Contact Pathway Function During Human Whole Blood Clotting on Procoagulant Surfaces

Shu Zhu, Bradley A. Herbig, Xinren Yu, Jason Chen, Scott L. Diamond

Microfluidic thrombosis assays allow the control of anticoagulation, hemodynamics, pharmacology, and procoagulant surfaces containing collagen ± tissue factor (TF). With corn trypsin inhibitor (CTI) ranging from low (1-4 μg/mL) to high levels (40-60 μg/mL), the function of Factor XIIa (FXIIa) can be modulated in the presence of low or high surface TF. With high CTI and no collagen/TF in the assay, no thrombin is generated during 15-min microfluidic perfusion. At low CTI (no TF), the generation of FXIa leads to fibrin polymerization at ~300 s after the initiation of flow over collagen, an onset time shortened at zero CTI and prolonged at high CTI. The engagement of FXIa was difficult to observe for clotting on high TF surfaces due to the dominance of the extrinsic pathway. Low TF surfaces allowed observable crosstalk between extrinsic pathway generation of thrombin and thrombin-mediated activation of FXIa, a feedback detected at >5 min and attenuated with polyphosphate inhibitor. From thrombin-antithrombin immunoassay of the effluent of blood flowing over collagen/TF, the majority of thrombin was found captured on intrathrombus fibrin. Additionally, extreme shear rates (>10,000 s-1) can generate massive von Willebrand Factor fibers that capture FXIIa and FXIa to drive fibrin generation, an event that facilitates VWF fiber dissolution under fibrinolytic conditions.

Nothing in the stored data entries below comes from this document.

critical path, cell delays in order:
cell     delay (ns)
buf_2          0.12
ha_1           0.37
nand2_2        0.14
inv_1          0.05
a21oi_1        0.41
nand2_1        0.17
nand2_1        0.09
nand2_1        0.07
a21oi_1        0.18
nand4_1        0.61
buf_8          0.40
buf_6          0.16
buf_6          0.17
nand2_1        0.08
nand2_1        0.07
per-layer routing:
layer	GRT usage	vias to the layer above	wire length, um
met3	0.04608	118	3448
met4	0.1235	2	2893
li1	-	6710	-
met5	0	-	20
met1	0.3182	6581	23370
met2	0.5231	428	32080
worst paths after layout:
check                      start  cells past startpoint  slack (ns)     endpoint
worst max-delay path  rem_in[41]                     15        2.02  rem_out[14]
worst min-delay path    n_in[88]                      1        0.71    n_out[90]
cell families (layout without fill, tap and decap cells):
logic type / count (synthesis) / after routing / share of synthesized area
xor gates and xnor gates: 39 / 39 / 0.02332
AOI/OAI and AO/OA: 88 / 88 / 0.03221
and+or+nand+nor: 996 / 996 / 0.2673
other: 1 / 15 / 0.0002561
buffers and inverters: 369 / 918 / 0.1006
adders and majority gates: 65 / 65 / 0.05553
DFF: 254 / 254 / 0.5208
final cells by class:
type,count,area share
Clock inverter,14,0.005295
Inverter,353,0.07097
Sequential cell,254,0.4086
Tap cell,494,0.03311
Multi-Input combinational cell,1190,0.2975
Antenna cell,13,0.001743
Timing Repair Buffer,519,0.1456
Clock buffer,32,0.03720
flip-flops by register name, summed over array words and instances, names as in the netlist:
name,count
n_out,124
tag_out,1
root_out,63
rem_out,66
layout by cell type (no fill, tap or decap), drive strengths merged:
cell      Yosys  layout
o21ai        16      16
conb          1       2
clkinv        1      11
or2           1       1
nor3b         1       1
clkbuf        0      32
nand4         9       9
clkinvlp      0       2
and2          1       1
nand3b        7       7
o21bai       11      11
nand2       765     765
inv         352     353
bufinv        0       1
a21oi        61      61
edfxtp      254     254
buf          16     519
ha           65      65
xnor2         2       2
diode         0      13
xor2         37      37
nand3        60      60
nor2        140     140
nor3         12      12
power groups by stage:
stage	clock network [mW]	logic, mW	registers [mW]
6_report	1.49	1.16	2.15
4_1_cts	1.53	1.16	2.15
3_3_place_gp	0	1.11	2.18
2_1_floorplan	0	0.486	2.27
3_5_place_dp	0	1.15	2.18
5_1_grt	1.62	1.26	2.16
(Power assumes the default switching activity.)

Finally, we found that occlusive sterile thrombi subjected to pressure drops >70 mm-Hg/mm-clots have interstitial stresses sufficient to drive NETosis. These microfluidic studies highlight the interaction of contact pathway factors with the extrinsic pathway, platelet polyphosphate, VWF fibers, and potentially shear-induced NETs.